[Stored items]
☆ ☆ ☆ ☆ ☆ ☆ ☆

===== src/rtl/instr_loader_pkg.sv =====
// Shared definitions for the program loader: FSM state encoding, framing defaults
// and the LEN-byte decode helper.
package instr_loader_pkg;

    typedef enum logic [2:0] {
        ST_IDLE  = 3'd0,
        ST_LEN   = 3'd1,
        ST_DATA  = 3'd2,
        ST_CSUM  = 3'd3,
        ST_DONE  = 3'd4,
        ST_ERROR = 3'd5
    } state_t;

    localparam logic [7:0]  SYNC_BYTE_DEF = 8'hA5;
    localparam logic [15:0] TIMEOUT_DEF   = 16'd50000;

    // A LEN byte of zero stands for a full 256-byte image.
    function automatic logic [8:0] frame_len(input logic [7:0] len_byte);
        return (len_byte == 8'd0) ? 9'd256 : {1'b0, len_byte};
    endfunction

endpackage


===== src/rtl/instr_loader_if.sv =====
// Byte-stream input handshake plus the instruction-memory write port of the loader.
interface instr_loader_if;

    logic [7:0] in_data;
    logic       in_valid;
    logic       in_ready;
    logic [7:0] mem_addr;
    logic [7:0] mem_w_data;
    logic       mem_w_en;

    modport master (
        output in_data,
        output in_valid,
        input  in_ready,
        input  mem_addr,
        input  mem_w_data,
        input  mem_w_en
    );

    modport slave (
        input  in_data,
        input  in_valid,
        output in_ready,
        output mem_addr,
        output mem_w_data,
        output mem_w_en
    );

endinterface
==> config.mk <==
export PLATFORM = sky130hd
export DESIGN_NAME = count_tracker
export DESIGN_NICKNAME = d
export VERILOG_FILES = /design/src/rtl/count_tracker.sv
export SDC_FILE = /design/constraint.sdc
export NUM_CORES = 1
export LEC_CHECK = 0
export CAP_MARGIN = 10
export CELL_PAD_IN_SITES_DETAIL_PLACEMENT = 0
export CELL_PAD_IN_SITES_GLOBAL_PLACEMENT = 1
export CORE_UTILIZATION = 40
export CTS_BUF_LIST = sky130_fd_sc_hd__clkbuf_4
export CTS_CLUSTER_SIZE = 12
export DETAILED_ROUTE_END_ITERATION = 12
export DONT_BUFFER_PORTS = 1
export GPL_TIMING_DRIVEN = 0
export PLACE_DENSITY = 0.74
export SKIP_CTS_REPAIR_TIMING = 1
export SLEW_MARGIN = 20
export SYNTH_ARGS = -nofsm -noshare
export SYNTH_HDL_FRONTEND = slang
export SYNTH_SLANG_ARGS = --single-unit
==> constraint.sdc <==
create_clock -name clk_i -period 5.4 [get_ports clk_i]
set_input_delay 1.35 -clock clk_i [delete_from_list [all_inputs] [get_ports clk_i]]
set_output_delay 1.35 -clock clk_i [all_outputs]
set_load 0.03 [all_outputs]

☆ ☆ ☆ ☆ ☆ ☆ ☆

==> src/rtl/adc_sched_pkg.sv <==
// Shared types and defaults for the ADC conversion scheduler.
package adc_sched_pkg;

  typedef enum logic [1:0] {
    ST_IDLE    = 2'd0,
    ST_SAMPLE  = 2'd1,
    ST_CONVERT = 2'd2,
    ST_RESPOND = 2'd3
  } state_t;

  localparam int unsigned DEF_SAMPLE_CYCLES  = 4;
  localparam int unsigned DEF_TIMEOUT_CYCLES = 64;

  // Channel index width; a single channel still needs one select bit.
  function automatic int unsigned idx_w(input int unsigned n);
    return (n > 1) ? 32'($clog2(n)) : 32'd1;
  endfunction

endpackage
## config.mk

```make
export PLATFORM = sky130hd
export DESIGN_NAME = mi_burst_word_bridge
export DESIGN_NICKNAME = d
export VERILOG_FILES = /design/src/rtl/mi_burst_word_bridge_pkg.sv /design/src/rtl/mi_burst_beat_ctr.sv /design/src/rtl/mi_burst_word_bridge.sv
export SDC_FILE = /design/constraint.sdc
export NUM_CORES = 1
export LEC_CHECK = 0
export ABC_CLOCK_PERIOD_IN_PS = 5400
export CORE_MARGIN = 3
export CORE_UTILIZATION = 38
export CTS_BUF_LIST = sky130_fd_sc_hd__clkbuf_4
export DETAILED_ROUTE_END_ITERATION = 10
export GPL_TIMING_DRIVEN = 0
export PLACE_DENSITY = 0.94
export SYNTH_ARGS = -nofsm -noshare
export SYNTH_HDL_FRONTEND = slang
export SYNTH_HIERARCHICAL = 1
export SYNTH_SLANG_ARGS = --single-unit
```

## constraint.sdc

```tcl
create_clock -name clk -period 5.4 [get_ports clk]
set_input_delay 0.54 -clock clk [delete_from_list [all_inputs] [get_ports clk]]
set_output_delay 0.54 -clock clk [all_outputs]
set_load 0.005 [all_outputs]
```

☆ ☆ ☆ ☆ ☆ ☆ ☆

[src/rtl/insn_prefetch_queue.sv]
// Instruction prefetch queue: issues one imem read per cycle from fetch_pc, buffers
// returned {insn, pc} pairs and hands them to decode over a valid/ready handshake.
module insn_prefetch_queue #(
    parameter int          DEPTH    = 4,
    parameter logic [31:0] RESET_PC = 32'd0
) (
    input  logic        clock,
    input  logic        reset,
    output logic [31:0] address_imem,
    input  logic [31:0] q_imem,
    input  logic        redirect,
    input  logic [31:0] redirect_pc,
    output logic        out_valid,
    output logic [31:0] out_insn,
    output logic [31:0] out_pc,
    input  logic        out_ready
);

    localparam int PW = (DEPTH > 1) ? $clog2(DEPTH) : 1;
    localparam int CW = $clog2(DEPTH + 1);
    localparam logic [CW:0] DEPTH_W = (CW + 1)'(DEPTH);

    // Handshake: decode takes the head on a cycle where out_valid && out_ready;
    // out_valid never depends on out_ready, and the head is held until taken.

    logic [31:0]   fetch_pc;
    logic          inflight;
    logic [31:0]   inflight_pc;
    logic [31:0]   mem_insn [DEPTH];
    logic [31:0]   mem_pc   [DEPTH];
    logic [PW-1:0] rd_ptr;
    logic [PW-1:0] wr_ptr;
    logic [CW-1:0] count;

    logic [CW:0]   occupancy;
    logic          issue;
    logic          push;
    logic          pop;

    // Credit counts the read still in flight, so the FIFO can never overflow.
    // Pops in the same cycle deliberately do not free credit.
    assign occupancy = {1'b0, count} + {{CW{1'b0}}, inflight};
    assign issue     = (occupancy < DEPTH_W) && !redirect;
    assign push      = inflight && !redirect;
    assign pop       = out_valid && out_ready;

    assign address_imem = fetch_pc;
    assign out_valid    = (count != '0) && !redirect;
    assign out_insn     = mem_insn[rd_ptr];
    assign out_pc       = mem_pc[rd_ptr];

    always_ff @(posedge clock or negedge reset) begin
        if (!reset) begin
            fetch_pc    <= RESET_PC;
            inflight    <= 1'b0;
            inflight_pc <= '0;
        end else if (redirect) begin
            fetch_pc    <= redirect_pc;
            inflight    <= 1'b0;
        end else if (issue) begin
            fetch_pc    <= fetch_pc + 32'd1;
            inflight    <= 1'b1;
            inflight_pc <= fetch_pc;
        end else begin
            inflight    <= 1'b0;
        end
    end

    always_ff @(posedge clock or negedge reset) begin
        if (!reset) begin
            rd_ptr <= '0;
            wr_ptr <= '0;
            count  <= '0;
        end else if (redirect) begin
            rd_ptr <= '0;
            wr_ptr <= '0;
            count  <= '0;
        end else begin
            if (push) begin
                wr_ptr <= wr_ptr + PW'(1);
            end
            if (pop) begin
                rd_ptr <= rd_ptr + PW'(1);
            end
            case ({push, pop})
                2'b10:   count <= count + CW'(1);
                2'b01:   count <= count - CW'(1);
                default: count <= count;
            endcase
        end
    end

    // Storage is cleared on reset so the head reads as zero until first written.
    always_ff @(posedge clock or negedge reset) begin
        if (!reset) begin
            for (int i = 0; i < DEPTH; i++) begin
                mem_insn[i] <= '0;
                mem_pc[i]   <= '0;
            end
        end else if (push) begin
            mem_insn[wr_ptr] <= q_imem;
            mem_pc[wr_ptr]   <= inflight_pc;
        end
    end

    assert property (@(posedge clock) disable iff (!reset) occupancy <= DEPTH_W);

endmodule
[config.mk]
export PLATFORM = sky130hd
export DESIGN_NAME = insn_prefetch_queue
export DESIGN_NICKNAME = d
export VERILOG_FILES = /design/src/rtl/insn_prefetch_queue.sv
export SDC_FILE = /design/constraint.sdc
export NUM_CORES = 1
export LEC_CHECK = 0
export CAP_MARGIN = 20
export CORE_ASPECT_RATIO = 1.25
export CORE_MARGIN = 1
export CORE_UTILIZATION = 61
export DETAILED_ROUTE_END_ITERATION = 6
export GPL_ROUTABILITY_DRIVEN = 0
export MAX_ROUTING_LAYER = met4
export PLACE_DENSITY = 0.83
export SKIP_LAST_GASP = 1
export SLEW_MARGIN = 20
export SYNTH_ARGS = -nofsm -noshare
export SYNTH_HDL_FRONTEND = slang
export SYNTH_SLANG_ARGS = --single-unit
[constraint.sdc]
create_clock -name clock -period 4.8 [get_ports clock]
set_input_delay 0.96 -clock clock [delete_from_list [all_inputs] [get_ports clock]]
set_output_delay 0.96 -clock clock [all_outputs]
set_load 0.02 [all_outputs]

☆ ☆ ☆ ☆ ☆ ☆ ☆

[Problem description] Check every line above for the word "zero" and copy those that have it.

[Solution to this task]
    // A LEN byte of zero stands for a full 256-byte image.
    // Storage is cleared on reset so the head reads as zero until first written.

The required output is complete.